# Fumagilin B import ban



## coopermaple (Aug 30, 2009)

Any idea why? The VFD in place since January for antibiotics shouldn't have any impact on Fumagilin-B.


----------



## 2dumb (Nov 15, 2012)

Apparently Fumagilin-B was registered in Canada but never in the USA. FDA has been fully aware of this throughout the many decades that it has been imported.
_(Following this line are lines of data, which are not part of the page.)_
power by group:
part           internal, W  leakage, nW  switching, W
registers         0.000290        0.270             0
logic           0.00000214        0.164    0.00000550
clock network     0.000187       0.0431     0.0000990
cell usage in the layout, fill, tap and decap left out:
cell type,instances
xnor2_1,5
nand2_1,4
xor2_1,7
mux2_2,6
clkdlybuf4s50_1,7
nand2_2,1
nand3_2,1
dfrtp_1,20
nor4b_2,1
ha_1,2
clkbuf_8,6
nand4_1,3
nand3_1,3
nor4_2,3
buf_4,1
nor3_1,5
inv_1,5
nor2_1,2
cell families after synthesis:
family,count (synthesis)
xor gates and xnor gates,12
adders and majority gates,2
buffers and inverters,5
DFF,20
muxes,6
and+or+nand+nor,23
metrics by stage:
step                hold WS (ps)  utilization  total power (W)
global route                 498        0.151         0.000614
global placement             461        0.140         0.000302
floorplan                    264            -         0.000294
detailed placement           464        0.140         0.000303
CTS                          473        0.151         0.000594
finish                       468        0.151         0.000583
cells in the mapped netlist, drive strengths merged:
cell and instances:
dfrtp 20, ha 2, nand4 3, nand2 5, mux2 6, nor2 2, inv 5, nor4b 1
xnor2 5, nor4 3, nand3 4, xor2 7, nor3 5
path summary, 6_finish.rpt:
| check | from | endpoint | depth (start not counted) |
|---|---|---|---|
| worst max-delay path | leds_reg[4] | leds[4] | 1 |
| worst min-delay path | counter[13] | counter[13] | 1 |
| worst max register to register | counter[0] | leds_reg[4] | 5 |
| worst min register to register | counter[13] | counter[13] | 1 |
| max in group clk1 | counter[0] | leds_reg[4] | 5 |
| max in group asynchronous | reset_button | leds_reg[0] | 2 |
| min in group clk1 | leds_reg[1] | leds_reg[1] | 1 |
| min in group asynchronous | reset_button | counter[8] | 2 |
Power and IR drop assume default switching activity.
`run.sh`:
```
#!/bin/bash
# OpenROAD 26Q1-2900-gdf79404cd8, Yosys 0.63+post, stock flow scripts
make -C /OpenROAD-flow-scripts/flow DESIGN_CONFIG=/design/flow/config.mk WORK_HOME=/design/flow/orfs finish
```
`design.v`:
```
module regfile (input clk, reset_n, write, input [7:0] data, input [1:0] select0, select1, wr_select,
				output reg [7:0] selected0, selected1, delay, position, register0);
reg [7:0] reg0  ;
reg [7:0] reg1  ;
reg [7:0] reg2  ;
reg [7:0] reg3  ;
always @(posedge clk) begin
	if (!reset_n) begin
	reg0 <= 8'h00;
	reg1 <= 8'h00;
	reg2 <= 8'h00; 
	reg3 <= 8'h00;
	end
	else if (write) begin
		case (wr_select)
		2'b00: reg0 <= data;
		2'b01: reg1 <= data;
		2'b10: reg2 <= data;
		2'b11: reg3 <= data;
		endcase
	end
	position <= reg2;
	register0 <= reg0;
	delay <= reg3;
	case (select0)
	2'b00: selected0 <= reg0;
	2'b01: selected0 <= reg1;
	2'b10: selected0 <= reg2;
	2'b11: selected0 <= reg3;
	endcase
	case (select1)
	2'b00: selected1 <= reg0;
	2'b01: selected1 <= reg1;
	2'b10: selected1 <= reg2;
	2'b11: selected1 <= reg3;
	endcase
end
endmodule
```
`config.mk`:
```
export PLATFORM = sky130hd
export DESIGN_NAME = regfile
export DESIGN_NICKNAME = regfile
export VERILOG_FILES = /design/flow/design.v
export SDC_FILE = /design/flow/constraint.sdc
export NUM_CORES = 4
export LEC_CHECK = 1
export CORE_UTILIZATION = 40
```
`constraint.sdc`:
```
current_design regfile

set clk_period 2.1
set clk_io_pct 0.2

create_clock -name clk0 -period $clk_period [get_ports {clk}]

set non_clock_inputs [all_inputs -no_clocks]
set_input_delay [expr $clk_period * $clk_io_pct] -clock clk0 $non_clock_inputs
set_output_delay [expr $clk_period * $clk_io_pct] -clock clk0 [all_outputs]
```
==> results.yml <==
# generated from flow reports
routing:
  vias_per_cell: 4.800
  drt-total-wl_um: 4436
  detail_route.wl_per_cell_um: 14.08
  first_iter_violations: 50
  vias: 1512
  route.detailed.drc: 0
  antennaDiodeCount: 0
  ant_nets: 0
  first_pass_iters: 5
clocking:
  root_buffer: "clkbuf_8"
  cts_buffers: 9
  clock_path_buffers: 2
  clock_latency_ps: 330
  hold_buffers: 0
  ctsResizeCount: 0
  htreeDepth: 3
  cts.sinks: 72
  post_cts_buffers: 0
  clk_pin_slew_worst_paths_ps: 70
  cts_tree: "done"
logic_synthesis:
  common_cells: "72 x dfxtp_1, 40 x nand2_1, 32 x mux2i_1, 16 x mux4_2, 7 x buf_2"
  synth_top_cell_by_area: "dfxtp_1"
  synth_top_area_share_pct: 60.95
  synth_area_mm2: 0.002365
  edf_count: 0
  synth.distinct_cells: 11
  syn_inst: 176
  area_leaders: "dfxtp_1 61%, mux4_2 15%, mux2i_1 14%"
  flop_cell: "dfxtp_1"
  postSynth.asyncResetShare_pct: 0
  synth-seq-area-share_pct: 60.95
  synth_flop_count: 72
  ys_cells: 176
  ys_warn_count: 1
  synth.avg_cell_area_um2: 13.44
  yosys_area_mm2: 0.002365
  top_cell: "dfxtp_1"
place:
  gp_congestion: 0.7336
  dp_hpwl_um: 2895
  dp_slack_ps: 238.1
  io_buffers: 56
power_and_ir_drop:
  ir_drop_mv: 0.5639
  powerDensity_mw_per_mm2: 878.1
  leakage_nw: 1.336
job:
  drv_cap: 0
  tool_warnings: 25
global_route:
  grt_pass1_wl_um: 7286
  grt_max_degree: 41
  gr-total-overflow: 0
  grt_use_total_pct: 16.42
  antenna_found_initial: 0
  grt_pass1_vias: 1443
critical_path:
  cp_num_cells: 1
  crit_chain: "clkdlybuf4s50_1"
  cp.arrival_ps: 1130
  critical_path_buf_inv_count: 1
  cp_slowest_stage_delay_ps: 480
  reg2reg_depth: 1
  endpoint_kind: "output port"
  crit_family: "buffers and inverters"
  crit_fanout: 1
  startpoint_type: "flip-flop"
  cp_data_required_time_ps: 1680
  critPathKind: "flip-flop to output port"
  cp_slowest_cell: "clkdlybuf4s50_1"
timing:
  setup_tns_ps: 0
  finalWorstSetupSlack_ps: 548.2
  fmax_mhz: 644.4
  final-setup-viol-count: 0
  worstMarginPinSlew_ps: 503.8
  holdWs_ps: 376.9
  final_max_slew_viol_count: 0
  skew_ps: 3.063
  rsz0062_at_grt: "false"
  hold_viol_final: 0
  slew_headroom_pct: 66.41
  finalClockPeriodUsage_pct: 73.89
  post-route-min-period_ps: 1552
floorplanning:
  ioPinCount: 57
  die_h_um: 78.89
  rows: 27
  core-area_mm2: 0.005608
  fp_util_pct: 42.17
  die_w_um: 78.89
  die_area_mm2: 0.006224
final_layout:
  seq_area_mm2: 0.001441
  layout-drive-gt1-share_pct: 15.64
  fillers: 477
  synthToLayoutAreaGrowth_pct: 37.51
  combGateArea_um2: 862.1
status:
  outcome: "completed"
min_path:
  hold_class: "flip-flop to flip-flop"
  min_path_cells: 0
-- flip-flops by register name, summed over array words and instances (netlist names) --
signal / cells
delay: 8
reg2: 8
selected1: 8
reg1: 8
reg3: 8
reg0: 8
register0: 8
selected0: 8
position: 8
-- cell families (layout without fill, tap and decap cells) --
| family | count (synthesis) | count (layout) | share of synthesized area [%] |
|---|---|---|---|
| flops | 72 | 72 | 60.95 |
| mux | 48 | 48 | 28.78 |
| simple gates | 44 | 44 | 7.672 |
| buf+inv | 12 | 79 | 2.592 |
-- cell type report --
type                            instances  share of cell area [%]
Multi-Input combinational cell         92                   26.51
Tap cell                               72                   2.770
Sequential cell                        72                   44.32
Clock buffer                           14                   5.310
Clock inverter                          2                   1.847
Timing Repair Buffer                   63                   19.24
-- power by group --
part	internal (W)	leakage (nW)	switching, W
combinational	0.000133	0.634	0.0000729
sequential	0.00142	0.585	0.0000238
clock	0.000767	0.117	0.000441
total	0.00232	1.34	0.000538
-- through the flow --
| stage | power [W] | utilization, % | area (um2) | instances |
|---|---|---|---|---|
| after floorplan | 0.001557 | - | 2365 | 176 |
| after global placement | 0.001676 | 53.84 | 3019 | 299 |
| after detailed placement | 0.001680 | 53.84 | 3019 | 299 |
| after CTS | 0.002895 | 57.99 | 3252 | 315 |
| after global routing | 0.002980 | 57.99 | 3252 | 315 |
| final | 0.002855 | 57.99 | 3252 | 315 |
-- routing by layer --
layer | GRT usage, % | up-vias | wire (um)
li1 | - | 736 | -
met1 | 24.50 | 703 | 1947
met2 | 24.70 | 63 | 2053
met3 | 6.418 | 10 | 364
met4 | 1.818 | 0 | 70
met5 | 0 | - | 0
-- worst paths after layout --
check | from | endpoint | slack [ps]
setup reg to reg | reg3[7] | selected0[7] | 1170
hold / removal | reg3[4] | delay[4] | 380
hold reg to reg | reg3[4] | delay[4] | 380
setup / recovery | register0[5] | register0[5] | 550
-- placed cells by master, fill, tap and decap left out --
master           Yosys  routed
nand3b_1             2       2
buf_12               0       1
clkbuf_8             0      12
and3_2               1       1
clkbuf_1             3       2
mux4_2              16      16
mux2i_1             32      32
clkdlybuf4s50_1      0      56
bufinv_16            0       2
or3b_1               1       1
nand2_1             40      40
buf_4                0       6
dfxtp_1             72      72
Power is estimated from default activity; no workload was simulated.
They apparently have decided not to turn a blind eye any longer.


----------



## HarryVanderpool (Apr 11, 2005)

The FDA has given approval to Medivet to import Fumagilin-B into the U.S. on a "severe need" basis effective immediately.
Medivet and the manufacturer of the product worked with the FDA to resume shipments in time for fall treatments.
There is more work to be done to fully comply with FDA protocol for fumagilin-B and Medivet is urged to move forward as quickly as possible in that regard.


----------



## Zephyr (May 4, 2016)

Does that "severe need" get determined by the bee vets who are likely still working on bee licenses?


----------



## HarryVanderpool (Apr 11, 2005)

I'm sorry, Zephyr, but I cannot decipher your question.
The "severe need" was determined by the FDA. (thank heavens!)
What is a bee vet?
What is a bee license?

:kn:


----------



## Fusion_power (Jan 14, 2005)

One of those tough lessons I learned years ago is that often queens are infected with nosema which is made worse by being kept in a cage for several days. Watering the queen cages with properly mixed fumagillin can prevent this problem. Most large queen breeders use fumagillin as part of their normal queen production methods. I don't know any beekeepers in this region that use it as part of fall preparation for winter.


----------



## Skinner Apiaries (Sep 1, 2009)

we used to need fumigillin... years of just putting honey bee healthy in syrup, and then later knock off HBH equivalent concoctions seemed to solve it, mainly did it to make light syrup not turn and i guess we never needed to fight nosema again. I havent seen nosema in a very very long time.. and its a cheap solution.


----------